Public high school in Summerville, Georgia, United States

Chattooga High School (CHS / Chattooga County High School) is a public high school in the city of Summerville, Georgia, United States. It is located in Chattooga County, in the northwest portion of the state, and enrolls 750 students. It is a part of Chattooga County School District.

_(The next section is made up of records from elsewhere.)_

### config.mk
export PLATFORM = sky130hd
export DESIGN_NAME = me_frame_loader
export DESIGN_NICKNAME = d
export VERILOG_FILES = /design/src/rtl/me_pkg.sv /design/src/rtl/me_wr_port.sv /design/src/rtl/me_frame_loader.sv
export SDC_FILE = /design/constraint.sdc
export NUM_CORES = 1
export LEC_CHECK = 0
export BUFFER_PORTS_ARGS = -buffer_cell sky130_fd_sc_hd__buf_2
export CAP_MARGIN = 40
export CORE_AREA = 2 2 93 95
export DETAILED_ROUTE_END_ITERATION = 10
export DIE_AREA = 0 0 95 97
export GPL_TIMING_DRIVEN = 0
export SLEW_MARGIN = 10
export SYNTH_ARGS = -nofsm -noshare
export SYNTH_HDL_FRONTEND = slang
export SYNTH_HIERARCHICAL = 1
export SYNTH_SLANG_ARGS = --single-unit
### constraint.sdc
create_clock -name clock -period 5.22 [get_ports clock]
set_clock_uncertainty 0.1 [all_clocks]
set_input_delay 0.522 -clock clock [delete_from_list [all_inputs] [get_ports clock]]
set_output_delay 0.522 -clock clock [all_outputs]
set_load 0.02 [all_outputs]
### src/rtl/me_pkg.sv
// Shared definitions for the motion-estimation frame loader.
// Holds the loader state encoding, memory depths and write-address widths.
package me_pkg;
  localparam int R_DEPTH = 256;   // reference block bytes (16x16)
  localparam int S_DEPTH = 1024;  // search window bytes (32x32)
  localparam int R_AW    = 8;     // reference memory address width
  localparam int S_AW    = 10;    // search memory address width
  localparam int IDX_W   = 10;    // shared fill index width

  typedef enum logic [2:0] {
    IDLE,
    LOAD_R,
    LOAD_S,
    RUN,
    DONE
  } loader_state_t;
endpackage

### src/rtl/me_wr_port.sv
// Registered memory write stage: strobe, address and data are captured
// together, so the memory sees them one cycle after the loader decides to write.
// Ports:
//   clock, reset        - clock, async active-low reset
//   en_i/addr_i/data_i  - write request from the loader
//   wr_en/wr_addr/wr_data - registered write port to the memory
module me_wr_port #(
  parameter int AW = 8,
  parameter int DW = 8
) (
  input  logic          clock,
  input  logic          reset,
  input  logic          en_i,
  input  logic [AW-1:0] addr_i,
  input  logic [DW-1:0] data_i,
  output logic          wr_en,
  output logic [AW-1:0] wr_addr,
  output logic [DW-1:0] wr_data
);
  logic          en_q;
  logic [AW-1:0] addr_q;
  logic [DW-1:0] data_q;

  always_ff @(posedge clock or negedge reset) begin
    if (!reset) begin
      en_q   <= 1'b0;
      addr_q <= '0;
      data_q <= '0;
    end else begin
      en_q <= en_i;
      // Address/data only move on a write; they are don't-care otherwise.
      if (en_i) begin
        addr_q <= addr_i;
        data_q <= data_i;
      end
    end
  end

  assign wr_en   = en_q;
  assign wr_addr = addr_q;
  assign wr_data = data_q;
endmodule

### src/rtl/me_frame_loader.sv
// Writer side of the motion-estimation memories. Streams pixel beats into the
// reference block memory, then the search window memory, then holds me_start
// until the estimator reports completion.
// Ports:
//   clock, reset                    - clock, async active-low reset
//   pix_data/pix_valid/pix_sof      - incoming pixel stream
//   pix_ready                       - loader accepts a beat
//   wr_en_r/wr_addr_r/wr_data_r     - reference memory write port
//   wr_en_s/wr_addr_s/wr_data_s     - search memory write port
//   me_start, me_completed          - estimator start/completion levels
//   frame_done                      - one-cycle pulse per finished frame
//   sof_error                       - sticky early-sof flag
//   frame_count                     - completed frames, wraps
module me_frame_loader #(
  parameter int DATA_W  = 8,
  parameter int R_DEPTH = me_pkg::R_DEPTH,
  parameter int S_DEPTH = me_pkg::S_DEPTH
) (
  input  logic              clock,
  input  logic              reset,
  input  logic [DATA_W-1:0] pix_data,
  input  logic              pix_valid,
  input  logic              pix_sof,
  output logic              pix_ready,
  output logic              wr_en_r,
  output logic [7:0]        wr_addr_r,
  output logic [DATA_W-1:0] wr_data_r,
  output logic              wr_en_s,
  output logic [9:0]        wr_addr_s,
  output logic [DATA_W-1:0] wr_data_s,
  output logic              me_start,
  input  logic              me_completed,
  output logic              frame_done,
  output logic              sof_error,
  output logic [7:0]        frame_count
);
  import me_pkg::*;

  localparam logic [IDX_W-1:0] R_LAST = IDX_W'(R_DEPTH - 1);
  localparam logic [IDX_W-1:0] S_LAST = IDX_W'(S_DEPTH - 1);

  loader_state_t    state_q, state_d;
  logic [IDX_W-1:0] idx_q, idx_d;
  logic             pix_ready_q, pix_ready_d;
  logic             me_start_q, me_start_d;
  logic             sof_error_q, sof_error_d;
  logic [7:0]       frame_count_q, frame_count_d;

  logic             wr_r, wr_s;
  logic [R_AW-1:0]  addr_r;
  logic [S_AW-1:0]  addr_s;
  logic             accept;

  assign accept = pix_valid & pix_ready_q;

  always_comb begin
    state_d       = state_q;
    idx_d         = idx_q;
    sof_error_d   = sof_error_q;
    frame_count_d = frame_count_q;
    wr_r          = 1'b0;
    wr_s          = 1'b0;
    addr_r        = idx_q[R_AW-1:0];
    addr_s        = idx_q[S_AW-1:0];

    unique case (state_q)
      IDLE: begin
        // Non-sof beats are swallowed until a frame starts.
        if (accept && pix_sof) begin
          wr_r    = 1'b1;
          addr_r  = '0;
          idx_d   = IDX_W'(1);
          state_d = LOAD_R;
        end
      end
      LOAD_R, LOAD_S: begin
        if (accept) begin
          if (pix_sof && !(state_q == LOAD_R && idx_q == '0)) begin
            // Early sof: this beat becomes R[0] of a fresh frame.
            wr_r        = 1'b1;
            addr_r      = '0;
            idx_d       = IDX_W'(1);
            state_d     = LOAD_R;
            sof_error_d = 1'b1;
          end else if (state_q == LOAD_R) begin
            wr_r = 1'b1;
            if (idx_q == R_LAST) begin
              idx_d   = '0;
              state_d = LOAD_S;
            end else begin
              idx_d = idx_q + 1'b1;
            end
          end else begin
            wr_s = 1'b1;
            if (idx_q == S_LAST) begin
              idx_d   = '0;
              state_d = RUN;
            end else begin
              idx_d = idx_q + 1'b1;
            end
          end
        end
      end
      RUN: begin
        if (me_completed) begin
          state_d       = DONE;
          frame_count_d = frame_count_q + 8'd1;
        end
      end
      DONE:    state_d = IDLE;
      default: state_d = IDLE;
    endcase

    pix_ready_d = (state_d == IDLE) || (state_d == LOAD_R) || (state_d == LOAD_S);
    // Registered from the first RUN cycle, so me_start trails the final
    // search write by one cycle and drops together with the DONE entry.
    me_start_d  = (state_q == RUN) && (state_d == RUN);
  end

  always_ff @(posedge clock or negedge reset) begin
    if (!reset) begin
      state_q       <= IDLE;
      idx_q         <= '0;
      pix_ready_q   <= 1'b0;
      me_start_q    <= 1'b0;
      sof_error_q   <= 1'b0;
      frame_count_q <= '0;
    end else begin
      state_q       <= state_d;
      idx_q         <= idx_d;
      pix_ready_q   <= pix_ready_d;
      me_start_q    <= me_start_d;
      sof_error_q   <= sof_error_d;
      frame_count_q <= frame_count_d;
    end
  end

  me_wr_port #(.AW(R_AW), .DW(DATA_W)) u_wr_r (
    .clock   (clock),
    .reset   (reset),
    .en_i    (wr_r),
    .addr_i  (addr_r),
    .data_i  (pix_data),
    .wr_en   (wr_en_r),
    .wr_addr (wr_addr_r),
    .wr_data (wr_data_r)
  );

  me_wr_port #(.AW(S_AW), .DW(DATA_W)) u_wr_s (
    .clock   (clock),
    .reset   (reset),
    .en_i    (wr_s),
    .addr_i  (addr_s),
    .data_i  (pix_data),
    .wr_en   (wr_en_s),
    .wr_addr (wr_addr_s),
    .wr_data (wr_data_s)
  );

  assign pix_ready   = pix_ready_q;
  assign me_start    = me_start_q;
  assign frame_done  = (state_q == DONE);
  assign sof_error   = sof_error_q;
  assign frame_count = frame_count_q;
endmodule

* Word level (Yosys, flattened, before mapping)
Cells that the tools add are included.
** Storage, ports and cells
- Flip-flop bits (word level) :: 60
- Bits of input ports :: 13
- Output and inout port bits :: 48
- Word-level logic and storage cells :: 69
** Cells by class
- Add/subtract/negate cells :: 2
- Eq/ne operators :: 11
- Multiplexer cells :: 28
- Bitwise gates (word level) :: 1
- Reduce and logical (&&, ||, !) cells :: 15
** Operators by type and width (count)
- two-way mux 10 bit :: 6
- two-way mux 8 bit :: 3
- two-way mux 3 bit :: 7
- case mux 10 bit (2 select lines) :: 1
- case mux 8 bit (2 select lines) :: 1
- equality test 3 x 2 -> 1 bit, second input constant :: 4
- adder 10 x 1 -> 10 bit, second input constant :: 1
- equality test 10 bit, second input constant :: 1
- equality test 10 x 8 -> 1 bit, second input constant :: 1
- zero test 10 bit :: 1
- case mux 3 bit (3 select lines) :: 1
- adder 8 x 1 -> 8 bit, second input constant :: 1
- two-way mux 1 bit :: 8
- equality test 3 x 1 -> 1 bit, second input constant :: 2
- zero test 3 bit :: 2
- AND reduction 3 bit :: 2
- logical AND 1 bit :: 4
- != test 2 bit, second input constant :: 2
- equality test 3 bit, second input constant :: 1
- logical OR 1 bit :: 2
- case mux 1 bit (2 select lines) :: 1
- AND reduction 2 bit :: 1
- nonzero test 2 bit :: 1
- OR reduction 2 bit :: 1
- other kinds (2) :: 2

* Longest topological paths before layout
- Depth after elaboration :: 10
- Gate-level depth with buffers :: 8
- Depth with buffers taken out :: 8

* Modules after synthesis
The synthesis kept the hierarchy.
** Modules (own cells, without submodules)
- me_frame_loader :: instances 1, cells each 148, area each 1395.1 µm², seq. area each 600.6 µm²
- me_wr_port at u_wr_s :: instances 1, cells each 39, area each 747.0 µm², seq. area each 475.5 µm²
- me_wr_port at u_wr_r :: instances 1, cells each 35, area each 674.4 µm², seq. area each 425.4 µm²

* Least setup slack after synthesis
OpenSTA, ideal clock, no wires.
- Path kind :: input to register
- Start point :: input pix_valid
- End point :: register u_wr_r.addr_q[0] (netlist: u_wr_r/wr_addr[0])
- Setup time :: 0.125 ns
- Arrival time :: 2.223 ns
- Data required time :: 4.995 ns
- Setup slack :: 2.772 ns
- Stages on the path :: 7
- Buffers on the path :: 3
- Cells stage by stage :: nand2_1 or4b_2 clkbuf_1 nor2_1 buf_6 buf_12 mux2_4
** Between the ends
- Word-level cells in the longest chain between the ends :: 4
- Elaborated cells on any way between the ends :: 8
- Those cells by class :: 6 x mux; 1 x bitwise; 1 x reduce/logical
** RTL lines
- start: declaration :: RTL line me_frame_loader.sv:22 : input logic pix_valid,
- AND 1 bit (*) :: RTL line me_frame_loader.sv:54 : assign accept = pix_valid & pix_ready_q;
- logical AND 1 bit :: RTL line me_frame_loader.sv:69 : if (accept && pix_sof) begin
- two-way mux 1 bit :: RTL line me_frame_loader.sv:69
- case mux 1 bit (2 select lines) (*) :: RTL line me_frame_loader.sv:66 : unique case (state_q)
- via wr_r :: RTL line me_frame_loader.sv:49 : logic wr_r, wr_s;
- end signal: assignment :: RTL line me_wr_port.sv:33 : addr_q <= addr_i;
- end: declaration :: RTL line me_wr_port.sv:21 : logic [AW-1:0] addr_q;
Mark *: on every way through the listed nets, which the timed path passes. The rest lies on a longest branch.
A chain may end at the register's enable or synchronous reset.

* Worst setup path after layout
- Start point :: register state_q[1]
- End point :: register u_wr_r.addr_q[3] (netlist: u_wr_r/wr_addr[3])
** Between the ends
- Word-level cells in the longest chain between the ends :: 7
- Elaborated cells on any way between the ends :: 14
- Those cells by class :: 2 x eq/ne; 7 x mux; 5 x reduce/logical
** RTL lines
- start: declaration :: RTL line me_frame_loader.sv:42 : loader_state_t state_q, state_d;
- start signal: assignment :: RTL line me_frame_loader.sv:129 : state_q <= state_d;
- equality test 3 x 1 -> 1 bit :: RTL line me_frame_loader.sv:66, me_frame_loader.sv:78, me_frame_loader.sv:85
- logical AND 1 bit :: RTL line me_frame_loader.sv:78 : if (pix_sof && !(state_q == LOAD_R && idx_q == '0)) begin
- zero test 1 bit :: RTL line me_frame_loader.sv:78
- logical AND 1 bit :: RTL line me_frame_loader.sv:78
- two-way mux 1 bit :: RTL line me_frame_loader.sv:78
- two-way mux 1 bit :: RTL line me_frame_loader.sv:77 : if (accept) begin
- case mux 1 bit (2 select lines) (*) :: RTL line me_frame_loader.sv:66
- via wr_r :: RTL line me_frame_loader.sv:49
Marks and branches as above.

==> metrics.yaml <==
start_util_pct: 34.63
dp_cells: 389
fin_nets: 311
dp_slack_ns: 2.356
cts_resized: 0
clk_latency_ns: 0.33
grt_usage_pct: 13.75
synthArstFlopShare_pct: 100.0
antenna_found_initial: 0
worstRegToRegCells: 8
core_area_um2: 8134
hpwl_mm: 4.083
drive_gt1_share_pct: 42.33
area_delta_synth_final_pct: 22.97
ios: 61
leakagePower_nw: 1.679
clkTransAtPathRegs_ns: 0.07
syn_nets: 238
max_stage_delay_ns: 0.67
n_fill_cell: 777
fin_ws_ns: 2.502
diodes: 0
arrival_ns: 2.83
syn_inst: 222
drc: 0
ir_worst_vdd_mv: 0.1960
crit_chain: "buf_2 -> nand2_1 -> or4b_2 -> clkbuf_1 -> nor2_1 -> buf_6 -> buf_12 -> mux2_4"
vias: 2004
r2r_start: "state_q[1]"
final_max_slew_viol_count: 0
syn-mean-instance-area_um2: 12.69
finalPower_mw: 1.869
grt_max_degree: 61
die_w_um: 95
status: "finished, final reports clean"
finalHoldViolCount: 0
htreeDepth: 3
fin_crit_sh_pct: 52.07
die_area_um2: 9215
min_period_ns: 2.718
synthDominantAreaCellType: "dfrtp_1"
wire_per_inst_um: 14.58
r2r_setup_slack_ns: 2.50
cts.sinks: 60
synth_edf_count: 0
cts_tree: "done"
fin_cells: 405
holdBufCountCts: 0
ys_seq_elements: 60
startpoint: "state_q[1]"
hp-class: "primary input to asynchronous set/reset pin"
grt_first_pass_wirelength_mm: 9.922
grt_pass1_vias: 1957
fp-row-count: 33
overflow: 0
drtAntennaViolNets: 0
firstDrtPassIters: 4
yosysSeqAreaShare_pct: 53.31
gp_congestion: 0.8985
ys.flop_type: "dfrtp_1"
holdWs_ns: 0.1604
vias_per_cell: 4.948
yosys-top-cells-area: "dfrtp_1, mux2_4, mux2_2, nor2_1, nand2_1"
clockBufferDepth: 2
synthesis.area_um2: 2816
drt_iter0_drc: 74
wirelength_mm: 5.903
crit_path_start_kind: "flop"
worst_pin_slew_ns: 0.7689
setup_viol: 0
setup_tns_ns: 0
die_y_um: 97
yosys_warnings: 6
cts_inserted_buffers: 9
cts_setup_buffers: 0
yosysUniqueCellTypes: 44
crit_type: "flop to flop"
crit_slowest_cell: "or4b_2"
worstPathRequired_ns: 5.33
slew_headroom_pct: 48.74
worstReg2RegEnd: "u_wr_r/wr_addr[3]"
portBuffers: 60
cp-end-kind: "flop"
synth_top_cell_area_share_pct: 53.31
rsz0062_at_grt: "false"
crit_fanout: 10
power_density_nw_per_um2: 539.7
root_buffer: "clkbuf_8"
cap_violations: 0
max_freq_mhz: 367.9
-- how the worst max path moves through the flow --
stage	end	slack, ns	depth (start not counted)
CTS	u_wr_r/wr_addr[3]	2.50	8
detailed placement	u_wr_r/wr_data[5]	2.36	8
finish	u_wr_r/wr_addr[3]	2.50	8
floorplan	u_wr_r/wr_addr[0]	2.77	7
global route	u_wr_r/wr_addr[6]	2.33	8
global placement	u_wr_r/wr_addr[1]	2.39	8
-- cell type report --
type	count	area [um2]	area share, %
Tap cell	105	131.4	3.793
Sequential cell	60	1501	43.35
Inverter	3	11.26	0.3251
Timing Repair Buffer	62	312.8	9.032
Clock inverter	4	47.55	1.373
Buffer	8	80.08	2.312
Clock buffer	12	155.1	4.480
Multi-Input combinational cell	151	1224	35.33
-- layer usage --
metal  up-vias  GRT usage, %  part of all wire (%)
met4         0         4.236                  0.83
met5         -             0                     0
met1       988         18.23                    47
met2        56         21.39                    46
li1        955             -                     -
met3         5         4.283                   5.7
-- critical path: cells and delay by family, from the launching register on --
family                 cells  cell delay [ns]
flip-flops                 1             0.38
AND/OR/NAND/NOR            3             1.04
multiplexers               1             0.30
buffers and inverters      4             0.77
-- cell usage after synthesis (2+ instances only) --
| cell type | n |
|---|---|
| dfrtp_1 | 60 |
| mux2_4 | 20 |
| nor2_1 | 17 |
| mux2_2 | 16 |
| nand2_1 | 14 |
| nor2b_1 | 7 |
| nor3_1 | 7 |
| nand3_1 | 6 |
| xnor2_1 | 6 |
| o21ai_0 | 5 |
| nand4_1 | 4 |
| o211ai_1 | 4 |
| a21o_1 | 3 |
| a21oi_1 | 3 |
| ha_1 | 3 |
| inv_1 | 3 |
| nor3b_1 | 3 |
| or3b_2 | 3 |
| or4_1 | 3 |
| a221o_1 | 2 |
| a22o_1 | 2 |
| and2_1 | 2 |
| and4_1 | 2 |
| buf_12 | 2 |
| buf_2 | 2 |
| buf_6 | 2 |
| clkbuf_1 | 2 |
| or2_2 | 2 |
| xor2_1 | 2 |
-- cells in the final DEF, fill, tap and decap left out, types with 4 or more instances in the layout --
cell type	synthesis	routed
buf_2	2	63
clkbuf_8	0	11
dfrtp_1	60	60
mux2_2	16	16
mux2_4	20	20
nand2_1	14	14
nand3_1	6	6
nand4_1	4	4
nor2_1	17	17
nor2b_1	7	7
nor3_1	7	7
o211ai_1	4	4
o21ai_0	5	5
xnor2_1	6	6
-- cell families (layout without fill, tap and decap cells) --
logic type               after synthesis  in the layout  synth area share [%]
flip-flops                            60             60                 53.31
multiplexers                          36             36                 17.06
XOR/XNOR                               8              8                 2.488
AND/OR/NAND/NOR                       75             75                 14.44
buffers and inverters                 11             89                 3.243
AO/OA/AOI/OAI                         29             29                 8.130
adder cells (fa/ha/maj)                3              3                 1.333
-- metrics by stage --
step / util (%) / cell area (um2)
3_3_place_gp: 39.93 / 3248
6_report: 42.58 / 3463
2_1_floorplan: - / 2816
5_1_grt: 42.58 / 3463
4_1_cts: 42.58 / 3463
3_5_place_dp: 40.09 / 3261
-- where the power goes --
part | leakage (nW) | internal (mW) | switching (mW)
Clock | 0.102 | 0.245 | 0.180
Combinational | 0.805 | 0.334 | 0.427
Sequential | 0.772 | 0.596 | 0.0871
-- sequential cells by signal (all words and copies together) (netlist names) --
signal,cells
addr_s,10
frame_count,8
me_start,1
pix_ready,1
sof_error,1
state_q,3
u_wr_r/wr_addr,8
u_wr_r/wr_data,8
u_wr_r/wr_en,1
u_wr_s/wr_addr,10
u_wr_s/wr_data,8
u_wr_s/wr_en,1
No activity file was read; power rests on OpenSTA's default activity.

Beginning in the 2010–2011 school year the district began holding school on four days per week instead of five in all of its schools, including Chattooga High. As a result, each school day is longer. The district saved $800,000 in its first year of four-day-per-week operations. In 2019, the school district ended their four-day school week policy, due to the school district's low test scores. Shortly afterwards, however, the reinstated their four-day-per-week policy after many community and student protests.

==History==

In 1964, the Menlo, Lyerly, and Summerville high schools combined into Chattooga High School. Summerville High School was built across from J.R. "Dick" Dowdy Park. The gym/field house, which was 120 yards from the main school, was built a few years after the main school house. The combined Chattooga High School building opened for the 1966–1967 school year. Shortly after implementing the four-day school week, the Chattooga Board of Education approved plans for the construction of a new Chattooga High School building. Construction began in 2013 with the site located adjacent to the original building. The original building was demolished following the graduation of the class of 2015. The new Chattooga High School building was completed the next summer, in time for the start of the 2015–2016 school year. In addition to the new school building, renovations were made to the Little Big Horn Stadium and construction is currently under way on a new softball field and football practice field.